Posts Tagged ‘resettlement’
Posted by Christopher Coen on July 30, 2016
A judge dismissed Alabama’s lawsuit against the federal government over refugee placement. U.S. Magistrate Judge John Ott on Friday rejected with prejudice Alabama’s claim that federal officials are not consulting with states on refugee placement. A month ago a judge dismissed a similar Texas lawsuit. An article at WTVN ABC-9 has the details:
MONTGOMERY, AL (WSFA) – A federal judge has dismissed a lawsuit, filed in January by the State of Alabama, that alleged the federal government had failed to comply with the Refugee Act of 1980.
Chief United States Magistrate Judge John E. Ott dismissed the state’s case with prejudice on Friday, meaning it cannot be refiled.
Naomi Tsu, deputy legal director of the Southern Poverty Law Center, released this statement:
“We are pleased the court dismissed this baseless lawsuit, which has already wasted too much taxpayer money. It has been clear from the beginning that Governor Bentley’s attempt to use the courts to keep Syrian refugees out of Alabama was nothing more than a political stunt.

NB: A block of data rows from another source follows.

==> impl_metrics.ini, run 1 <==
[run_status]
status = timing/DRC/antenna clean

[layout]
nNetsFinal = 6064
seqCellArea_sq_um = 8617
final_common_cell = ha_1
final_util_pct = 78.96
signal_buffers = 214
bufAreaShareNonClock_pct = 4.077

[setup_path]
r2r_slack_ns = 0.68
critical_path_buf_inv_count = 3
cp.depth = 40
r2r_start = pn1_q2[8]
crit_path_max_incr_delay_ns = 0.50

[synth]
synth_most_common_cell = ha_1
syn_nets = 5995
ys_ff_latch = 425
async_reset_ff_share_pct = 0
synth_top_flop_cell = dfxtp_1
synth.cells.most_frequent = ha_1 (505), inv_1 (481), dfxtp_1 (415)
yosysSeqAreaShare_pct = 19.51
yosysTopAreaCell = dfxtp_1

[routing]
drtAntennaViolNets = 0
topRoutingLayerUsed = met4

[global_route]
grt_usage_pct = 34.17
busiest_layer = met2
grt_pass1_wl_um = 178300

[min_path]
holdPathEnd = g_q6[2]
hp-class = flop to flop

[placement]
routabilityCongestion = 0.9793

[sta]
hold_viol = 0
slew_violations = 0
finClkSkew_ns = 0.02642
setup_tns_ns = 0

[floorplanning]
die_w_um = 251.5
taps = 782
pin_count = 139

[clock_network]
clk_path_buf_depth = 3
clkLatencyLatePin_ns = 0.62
From an optimization exercise on the open Yosys and OpenROAD flow, aimed at small area, a short achievable clock period and few clock cycles; shortcuts taken in it are not production practice. RTL that was checked went through simulation tests only; none was proved equivalent to the original. The RTL of run 2 was laid out without a check of its function.

### design.v
module MM(clk,i,j,reset,read,write,index,read_data,write_data,finish);
	input clk, reset;
	input [19:0] read_data;
	output [19:0] i, j;
	output read, write, index, finish;
	output [39:0] write_data;
	localparam S_SZ = 3'd0, S_RA = 3'd1, S_RB = 3'd2, S_W = 3'd3,
	           S_X = 3'd4, S_DR = 3'd5, S_FIN = 3'd6;
	reg [2:0] st, st_n;
	reg [2:0] k, k_n;           
	reg pend, pend_n;           
	reg [1:0] dcnt, dcnt_n;
	reg xcnt, xcnt_n;
	reg lastw, lastw_n;
	reg [19:0] row, row_n, col, col_n;    
	reg [19:0] mcr, mcr_n;      
	reg [2:0] mbm1, mbm1_n;
	reg [19:0] ir, ir_n, jr, jr_n;
	reg rd, rd_n, wr, wr_n, idx, idx_n, fin, fin_n;
	reg col0, col0_n, mc1, mc1_n, elast, nlast;
	wire col1 = (col == 20'd1);
	wire row0 = (row == 20'd0);
	wire row1 = (row == 20'd1);
	wire [19:0] rowm1 = row - 20'd1;
	wire [19:0] nrow = col0 ? rowm1 : row;
	wire [19:0] ncol = (col0 ? mcr : col) - 20'd1;
	always @(posedge clk) begin
		elast <= row0 & col0;
		nlast <= col0 ? (row1 & mc1) : (row0 & col1);
	end
	wire b1 = (mbm1 == 3'd0);
	wire b2 = (mbm1 == 3'd1);
	always @(*) begin
		st_n = st; k_n = k; pend_n = pend; dcnt_n = dcnt; xcnt_n = xcnt; lastw_n = lastw;
		row_n = row; col_n = col; mcr_n = mcr; mbm1_n = mbm1; col0_n = col0; mc1_n = mc1;
		ir_n = row; jr_n = col;    
		rd_n = 1'b0; wr_n = 1'b0; idx_n = 1'b0; fin_n = 1'b0;
		case (st)
		S_SZ: begin
			rd_n = 1'b1; wr_n = 1'b1;
			case (ir[1:0])
			2'd2: begin mcr_n = read_data; col_n = read_data; mc1_n = (read_data == 20'd1); ir_n = 20'd0; end
			2'd0: begin col_n = ncol; col0_n = mc1; row_n = read_data; ir_n = 20'd1; end
			default: begin
				row_n = rowm1; mbm1_n = read_data[2:0] - 3'd1;
				st_n = S_RA; k_n = 3'd0; pend_n = 1'b0; lastw_n = 1'b0;
				ir_n = rowm1; jr_n = 20'd0; wr_n = 1'b0;
			end
			endcase
		end
		S_RA: begin
			st_n = S_RB; ir_n = {17'd0, k}; jr_n = pend ? ncol : col;
			rd_n = 1'b1; idx_n = 1'b1;
		end
		S_RB: begin
			if (pend && (k == 3'd1 || b1)) begin
				st_n = S_W; ir_n = row; jr_n = col; wr_n = 1'b1;
			end else if (k != mbm1) begin
				st_n = S_RA; k_n = k + 3'd1;
				ir_n = pend ? nrow : row; jr_n = {17'd0, k + 3'd1}; rd_n = 1'b1;
			end else if (elast) begin
				st_n = S_DR; dcnt_n = 2'd3;
			end else if (b1 | b2) begin
				st_n = S_X; xcnt_n = b1; pend_n = 1'b1;
			end else begin
				st_n = S_RA; k_n = 3'd0; pend_n = 1'b1;
				ir_n = nrow; jr_n = 20'd0; rd_n = 1'b1;
			end
		end
		S_X: begin
			if (xcnt) xcnt_n = 1'b0;
			else begin
				st_n = S_RA; k_n = 3'd0; ir_n = nrow; jr_n = 20'd0; rd_n = 1'b1;
			end
		end
		S_W: begin
			if (lastw) begin
				st_n = S_FIN;
			end else begin
				row_n = nrow; col_n = ncol; col0_n = col0 ? mc1 : col1; pend_n = 1'b0;
				if (k != mbm1) begin
					st_n = S_RA; k_n = k + 3'd1;
					ir_n = nrow; jr_n = {17'd0, k + 3'd1}; rd_n = 1'b1;
				end else if (nlast) begin
					st_n = S_DR; dcnt_n = 2'd2;
				end else begin
					st_n = S_X; xcnt_n = 1'b0; pend_n = 1'b1;
				end
			end
		end
		S_DR: begin
			if (dcnt == 2'd0) begin
				st_n = S_W; lastw_n = 1'b1; ir_n = row; jr_n = col; wr_n = 1'b1; fin_n = 1'b1;
			end else dcnt_n = dcnt - 2'd1;
		end
		default: begin
			st_n = S_FIN;
		end
		endcase
	end
	always @(posedge clk) begin
		if (reset) begin
			st <= S_SZ; ir <= 20'd2; rd <= 1'b1; wr <= 1'b1; idx <= 1'b0; fin <= 1'b0;
		end else begin
			st <= st_n; ir <= ir_n; rd <= rd_n; wr <= wr_n; idx <= idx_n; fin <= fin_n;
		end
		k <= k_n; pend <= pend_n; dcnt <= dcnt_n; xcnt <= xcnt_n; lastw <= lastw_n;
		row <= row_n; col <= col_n; mcr <= mcr_n; mbm1 <= mbm1_n;
		col0 <= col0_n; mc1 <= mc1_n;
		jr <= jr_n;
	end
	assign i = ir;
	assign j = jr;
	assign read = rd;
	assign write = wr;
	assign index = idx;
	assign finish = fin;
	reg [19:0] areg, breg;
	always @(posedge clk) begin
		if (st == S_RA) areg <= read_data;
		if (st == S_RB) breg <= read_data;
	end
	wire [10:0] y = (st == S_RB) ? {areg[9:0], 1'b0} : areg[19:9];
	reg [4:0] e_one, e_two, e_neg;
	integer m;
	always @(posedge clk) begin
		for (m = 0; m < 5; m = m + 1) begin
			e_neg[m] <= y[2*m+2];
			e_one[m] <= y[2*m+1] ^ y[2*m];
			e_two[m] <= (y[2*m+2] & ~y[2*m+1] & ~y[2*m]) | (~y[2*m+2] & y[2*m+1] & y[2*m]);
		end
	end
	wire [20:0] bx = {breg[19], breg};
	wire [20:0] b2x = {breg, 1'b0};
	reg [29:0] r0, r1, r2, r3, r4, r5;
	reg [20:0] pp;
	integer q;
	always @(*) begin
		r0 = 30'd0; r1 = 30'd0; r2 = 30'd0; r3 = 30'd0; r4 = 30'd0; r5 = 30'd0;
		for (q = 0; q < 5; q = q + 1) begin
			pp = ((bx & {21{e_one[q]}}) | (b2x & {21{e_two[q]}})) ^ {21{e_neg[q]}};
			case (q)
			0: r0 = {9'd0, ~pp[20], pp[19:0]};
			1: r1 = {7'd0, ~pp[20], pp[19:0], 1'b0, e_neg[0]};
			2: r2 = {5'd0, ~pp[20], pp[19:0], 1'b0, e_neg[1], 2'd0};
			3: r3 = {3'd0, ~pp[20], pp[19:0], 1'b0, e_neg[2], 4'd0};
			default: r4 = {1'd0, ~pp[20], pp[19:0], 1'b0, e_neg[3], 6'd0};
			endcase
		end
		r5 = {21'd0, e_neg[4], 8'd0};
	end
	wire [29:0] a1s = r0 ^ r1 ^ r2;
	wire [29:0] a1c = {((r0 & r1) | (r0 & r2) | (r1 & r2)), 1'b0};
	wire [29:0] b1s = r3 ^ r4 ^ r5;
	wire [29:0] b1c = {((r3 & r4) | (r3 & r5) | (r4 & r5)), 1'b0};
	wire [29:0] a2s = a1s ^ a1c ^ b1s;
	wire [29:0] a2c = {((a1s & a1c) | (a1s & b1s) | (a1c & b1s)), 1'b0};
	wire [29:0] a3s = a2s ^ a2c ^ b1c;
	wire [29:0] a3c = {((a2s & a2c) | (a2s & b1c) | (a2c & b1c)), 1'b0};
	reg [29:0] ps, pc;
	reg v_lo1, f_lo1, v_hi1, v_lo2, f_lo2, v_hi2, f_lo3;
	always @(posedge clk) begin
		ps <= a3s; pc <= a3c;
		v_lo1 <= (st == S_RB); f_lo1 <= (st == S_RB) && (k == 3'd0);
		v_hi1 <= v_lo1; v_lo2 <= v_lo1; f_lo2 <= f_lo1; v_hi2 <= v_hi1;
		f_lo3 <= f_lo2;
	end
	wire [29:0] pr = ps + pc + {10'd683, 20'd0};
	reg [29:0] qh;     
	reg [9:0] ql;      
	always @(posedge clk) begin
		qh <= ({30{v_lo2}} & {{10{pr[29]}}, pr[29:10]}) | ({30{v_hi2}} & pr);
		ql <= {10{v_lo2}} & pr[9:0];
	end
	reg [29:0] acch;
	reg [9:0] accl;
	reg cy;
	wire [29:0] acchm = f_lo3 ? 30'd0 : acch;
	wire [9:0] acclm = f_lo3 ? 10'd0 : accl;
	wire [30:0] hsum = {acchm, 1'b1} + {qh, cy};    
	always @(posedge clk) begin
		acch <= hsum[30:1];
		{cy, accl} <= {1'b0, acclm} + {1'b0, ql};
	end
	wire [39:0] acc = {acch, accl};
	assign write_data = acc;
endmodule
Context: an optimization exercise on an open-source flow, tuned for small area and a short achievable clock period. The choices shown serve that exercise and are no tape-out recipe. Only simulation tests tie the RTL to the original design; equivalence was not proved.

Design block, start of the top module:
module block(inp_data, inp_weight, inp_mac, clk, reset, outp_data, outp_mac);
Size in the first run: about 1,200 cells after synthesis, ~32 flip-flops, roughly 82 I/O pins.
clock: 22.0 ns
lec_check: 0
abc_area: 1
cap_margin: 20
core_margin: 2
core_utilization: 40
slew_margin: 20
synth_hierarchical: 1
synth_minimum_keep_size: 0
run.sh (not shown) runs the stock make flow with config.mk's settings and CLKGATE_MAP_FILE= SYNTH_SCRIPT=/design/flow/synth_recipe.tcl, a recipe that flattens the netlist after the stock synthesis.
Next try:
--- a/flow/design.v
+++ b/flow/design.v
@@ -481,70 +481,48 @@
 	wire [11:0] G = F[21:10];
 	wire p21 = G[11];
 	wire [4:0] ea = inp_data[14:10];
 	wire [4:0] eb = inp_weight[14:10];
 	wire [4:0] em = inp_mac[14:10];
 	wire sP = inp_data[15] ^ inp_weight[15];
 	wire sM = inp_mac[15];
 	wire [5:0] eq0 = {1'b0, ea} + {1'b0, eb} + 6'd49;    
-	wire [5:0] eq1 = eq0 + 6'd1;                          
+	wire [5:0] eq1 = {1'b0, ea} + {1'b0, eb} + 6'd50;    
 	wire [5:0] ep = p21 ? eq1 : eq0;
 	wire pz = (inp_data == 16'd0) | (inp_weight == 16'd0) | ep[5];
 	wire [9:0] mp = p21 ? G[10:1] : G[9:0];
 	wire pnat0 = ~sP & (ep[4:0] == 5'd0) & (mp == 10'd0);
 	wire Pzero = pz | pnat0;
 	wire Mzero = (inp_mac == 16'd0);
-	wire [6:0] A0 = {2'b00, em} - {eq0[5], eq0};
-	wire a0neg = A0[6];
-	wire mbig = ~a0neg & (A0 != 7'd0);       
-	wire [10:0] fM = {1'b1, inp_mac[9:0]};
-	wire [11:0] Z = mbig ? G : (a0neg ? {2'b00, fM[10:1]} : {1'b0, fM});
-	wire [5:0] k = mbig ? A0[5:0] : (a0neg ? ~A0[5:0] : 6'd0);
-	wire far = k[5] | k[4];
-	wire [11:0] z1 = k[0] ? {1'b0, Z[11:1]} : Z;
-	wire [11:0] z2 = k[1] ? {2'b0, z1[11:2]} : z1;
-	wire [11:0] z4 = k[2] ? {4'b0, z2[11:4]} : z2;
-	wire [10:0] z8 = k[3] ? {3'b0, z4[11:8]} : z4[10:0];
-	wire [10:0] zf = far ? 11'd0 : z8;
-	wire [10:0] Sx = (p21 & ~mbig) ? {1'b0, zf[10:1]} : zf;
+	wire [6:0] A0 = {2'b00, em} - {eq0[5], eq0};    
+	wire mbig = ~A0[6] & (A0 != 7'd0);        
+	wire [6:0] nA0 = -A0;
+	wire [11:0] Gs = G >> A0[5:0];
 	wire [10:0] Gn = p21 ? G[11:1] : G[10:0];
-	wire [10:0] Lx = mbig ? fM : Gn;
-	wire sL = mbig ? sM : sP;
-	wire sS = mbig ? sP : sM;
-	wire [4:0] eL = mbig ? em : ep[4:0];
+	wire [10:0] X = mbig ? Gs[10:0] : Gn;
+	wire [10:0] fM = {1'b1, inp_mac[9:0]};
+	wire [10:0] Ms = ~A0[6] ? fM : (fM >> nA0[5:0]);
+	wire [10:0] Y = (p21 & ~mbig) ? {1'b0, Ms[10:1]} : Ms;
+	wire [4:0] eL = mbig ? em : (p21 ? eq1[4:0] : eq0[4:0]);
 	wire sub = sP ^ sM;
-	wire [10:0] Sy = Sx ^ {11{sub}};
-	wire [11:0] t = {1'b0, Lx} + {1'b0, Sy};
-	wire cout = t[11];
-	wire [10:0] pr = Lx ^ Sy;
-	reg [10:0] pp;                             
-	integer j;
-	always @* begin
-		pp[0] = 1'b1;
-		for (j = 1; j <= 10; j = j + 1)
-			pp[j] = pp[j-1] & pr[j-1];
-	end
-	wire [10:0] flip = {11{sub}} & (~{11{cout}} | pp);
-	wire [11:0] V = {cout & ~sub, t[10:0] ^ flip};
-	wire neg = sub & ~cout;
-	wire sign = neg ? sS : sL;
+	wire [11:0] S = sub ? ({1'b0, X} - {1'b0, Y}) : ({1'b0, X} + {1'b0, Y});
+	wire neg = sub & S[11];
+	wire [11:0] V = neg ? -S : S;
+	wire sign = neg ? sM : sP;
 	reg [3:0] lz;
 	integer i;
 	always @* begin
 		lz = 4'd12;
 		for (i = 0; i <= 11; i = i + 1)
 			if (V[i]) lz = 4'd11 - i[3:0];
 	end
-	wire [11:0] v1 = lz[0] ? {V[10:0], 1'b0} : V;
-	wire [11:0] v2 = lz[1] ? {v1[9:0], 2'b0} : v1;
-	wire [11:0] v4 = lz[2] ? {v2[7:0], 4'b0} : v2;
-	wire [11:0] Vn = lz[3] ? {v4[3:0], 8'b0} : v4;
+	wire [11:0] Vn = V << lz;
 	wire [5:0] er = {1'b0, eL} + 6'd1 - {2'b00, lz};
-	wire Vz = ~|V;
+	wire Vz = (V == 12'd0);
 	reg [15:0] R;
 	always @* begin
 		if (Mzero) R = Pzero ? 16'd0 : {sP, ep[4:0], mp};
 		else if (Pzero) R = inp_mac;
 		else if (Vz | er[5]) R = 16'd0;
 		else R = {sign, er[4:0], Vn[10:1]};
 	end
 	always @(posedge reset or posedge clk) begin
Synthesized cell count is higher by 4.6%.
Non-clock buffer count does not change.
Global-route usage is higher by 0.73 points.
Final cell count is higher by 3.9%.
Die area is higher by 4.1%.
Fmax is lower by 8.4%.
Wire length is higher by 7.1%.
First-iteration DRC count is higher by 12%.
Worst setup slack gets worse by 1.4 ns.
Clock-buffer cell count is higher by 2.
Utilization is about the same.

==> what the ideal ports hide <==
No port has a modelled driver above. Below, the same layouts with a new extraction and two added sets of constraints. Step 1 (the two cells are an assumption about what drives the block):
set clk [get_ports {clk}]
set_driving_cell -lib_cell sky130_fd_sc_hd__clkbuf_16 $clk
set_driving_cell -lib_cell sky130_fd_sc_hd__buf_2 [delete_from_list [all_inputs] $clk]
Step 2 also shifts input and output timing later by t, the mid clock arrival at the registers, as if the neighbouring blocks saw the same clock. Slacks: no drivers / after step 1 / after step 2; pairs: no drivers / after step 1.
| run | shift t [ns] | setup slack, ns | slew at the worst register clock pin (ns) | pins driven straight from the clock port |
|---|---|---|---|---|
| the first run | 0.344 | 7.117 / 7.139 / 6.795 | 0.07 / 0.07 | 1 |
| the second run | 0.334 | 5.744 / 5.768 / 5.434 | 0.06 / 0.06 | 1 |
After both steps setup and hold are still met in every run listed. For the first run, which loses most, drivers alone change the setup slack by +0.022 ns; drivers and shift together by -0.322 ns.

“This lawsuit – and others like it – only stoke Islamophobia in the United States. Welcoming immigrants in desperate need of sanctuary is an American value we must uphold” … Read more here
Posted in Alabama, court, right-wing, Southern Poverty Law Center, Syrian | Tagged: Alabama, immigration, lawsuit, refugees, resettlement | Leave a Comment »
Posted by Christopher Coen on July 27, 2016
A false posting on Facebook showing a photo of a four-plex apartment near Corvallis, Montana with a note saying it was “rumored” the building would be used to house refugees led to death threats against the local contractor who built the apartments. The man targeted said that threats against his life, business and family began to pour in from around the country and Canada. He left his house in the morning two weeks ago and found a doll made of newspaper with a noose around its neck hanging from his mailbox. Then, last week someone parked in front of his house shortly after 2 a.m., fired several rounds into the air then drove off. An article in The Missoulian has the story:
When John King picked up the phone in his office last week and saw a call from a number in Oklahoma, he thought it was related to the heavy haul trucks that are part of his Corvallis-based business, J&J Excavating and Trucking. Instead, the caller started the same diatribe King says he’s heard hundreds of times over the past three months.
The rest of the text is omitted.